(YOUR ASSIGNMENT)
In the records below, please retype word for word every line from the one containing "xor2 | 23 | 201" through the final one, both included, and nothing else.

(DATA SECTION)

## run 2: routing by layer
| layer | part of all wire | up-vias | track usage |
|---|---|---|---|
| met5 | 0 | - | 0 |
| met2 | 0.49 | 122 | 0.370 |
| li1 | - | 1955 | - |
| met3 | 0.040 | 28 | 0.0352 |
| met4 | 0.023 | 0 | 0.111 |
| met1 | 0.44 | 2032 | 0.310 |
File: src/rtl/spi_m0_slave.sv
module spi_m0_slave
  import spi_m0_pkg::*;
#(
  parameter int unsigned SYNC_STAGES = 2
) (
  input  logic              clk,
  input  logic              rst_n,
  input  logic              cs_n,
  input  logic              sck,
  input  logic              sdi,
  output logic              sdo,
  output logic              sdo_en,
  output logic [BYTE_W-1:0] rx_byte,
  output logic              rx_valid,
  output logic              rx_first,
  input  logic              rd_phase,
  output logic              tx_req,
  input  logic              tx_load,
  input  logic [BYTE_W-1:0] tx_data,
  output logic              underrun
);
  logic cs_s, sck_s, sdi_s, cs_q, sck_q;
  logic cs_fall, sck_rise, sck_fall;
  logic byte_end, at_boundary, tx_drv, sdo_bit;

  spi_m0_sync #(.WIDTH(3), .STAGES(SYNC_STAGES), .RST_VAL(3'b001)) u_sync (
    .clk(clk), .rst_n(rst_n), .d({sdi, sck, cs_n}), .q({sdi_s, sck_s, cs_s}));

  always_ff @(posedge clk or negedge rst_n) begin
    if (!rst_n) begin cs_q <= 1'b1; sck_q <= 1'b0; end
    else        begin cs_q <= cs_s; sck_q <= sck_s; end
  end

  assign cs_fall  = !cs_s && cs_q;
  assign sck_rise = sck_s && !sck_q;
  assign sck_fall = !sck_s && sck_q;

  spi_m0_rx u_rx (
    .clk(clk), .rst_n(rst_n), .cs_high(cs_s), .cs_fall(cs_fall),
    .sck_rise(sck_rise), .sdi_s(sdi_s), .tx_drv(tx_drv),
    .byte_end(byte_end), .at_boundary(at_boundary),
    .rx_byte(rx_byte), .rx_valid(rx_valid), .rx_first(rx_first));

  spi_m0_tx u_tx (
    .clk(clk), .rst_n(rst_n), .cs_high(cs_s), .cs_fall(cs_fall),
    .sck_lvl(sck_s), .sck_fall(sck_fall), .byte_end(byte_end),
    .at_boundary(at_boundary), .rd_phase(rd_phase), .tx_load(tx_load),
    .tx_data(tx_data), .tx_drv(tx_drv), .sdo_bit(sdo_bit),
    .tx_req(tx_req), .underrun(underrun));

  assign sdo_en = tx_drv;
  assign sdo    = tx_drv && sdo_bit;

  p_no_rx_in_read_r6: assert property (@(posedge clk) disable iff (!rst_n)
    (sck_rise && tx_drv) |=> !rx_valid);
  p_first_only_after_fall_r2: assert property (@(posedge clk) disable iff (!rst_n)
    (rx_valid && rx_first) |-> !cs_s);
endmodule
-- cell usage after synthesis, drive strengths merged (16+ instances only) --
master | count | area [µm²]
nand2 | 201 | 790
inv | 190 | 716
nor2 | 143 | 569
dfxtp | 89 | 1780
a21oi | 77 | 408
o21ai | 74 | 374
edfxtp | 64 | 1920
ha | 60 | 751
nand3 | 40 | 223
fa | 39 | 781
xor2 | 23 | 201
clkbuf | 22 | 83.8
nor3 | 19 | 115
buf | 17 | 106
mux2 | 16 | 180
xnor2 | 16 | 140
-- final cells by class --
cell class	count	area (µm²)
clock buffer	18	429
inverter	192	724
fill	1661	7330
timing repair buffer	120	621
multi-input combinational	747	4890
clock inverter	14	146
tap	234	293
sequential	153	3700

(TASK ANSWER)
xor2 | 23 | 201
clkbuf | 22 | 83.8
nor3 | 19 | 115
buf | 17 | 106
mux2 | 16 | 180
xnor2 | 16 | 140
-- final cells by class --
cell class	count	area (µm²)
clock buffer	18	429
inverter	192	724
fill	1661	7330
timing repair buffer	120	621
multi-input combinational	747	4890
clock inverter	14	146
tap	234	293
sequential	153	3700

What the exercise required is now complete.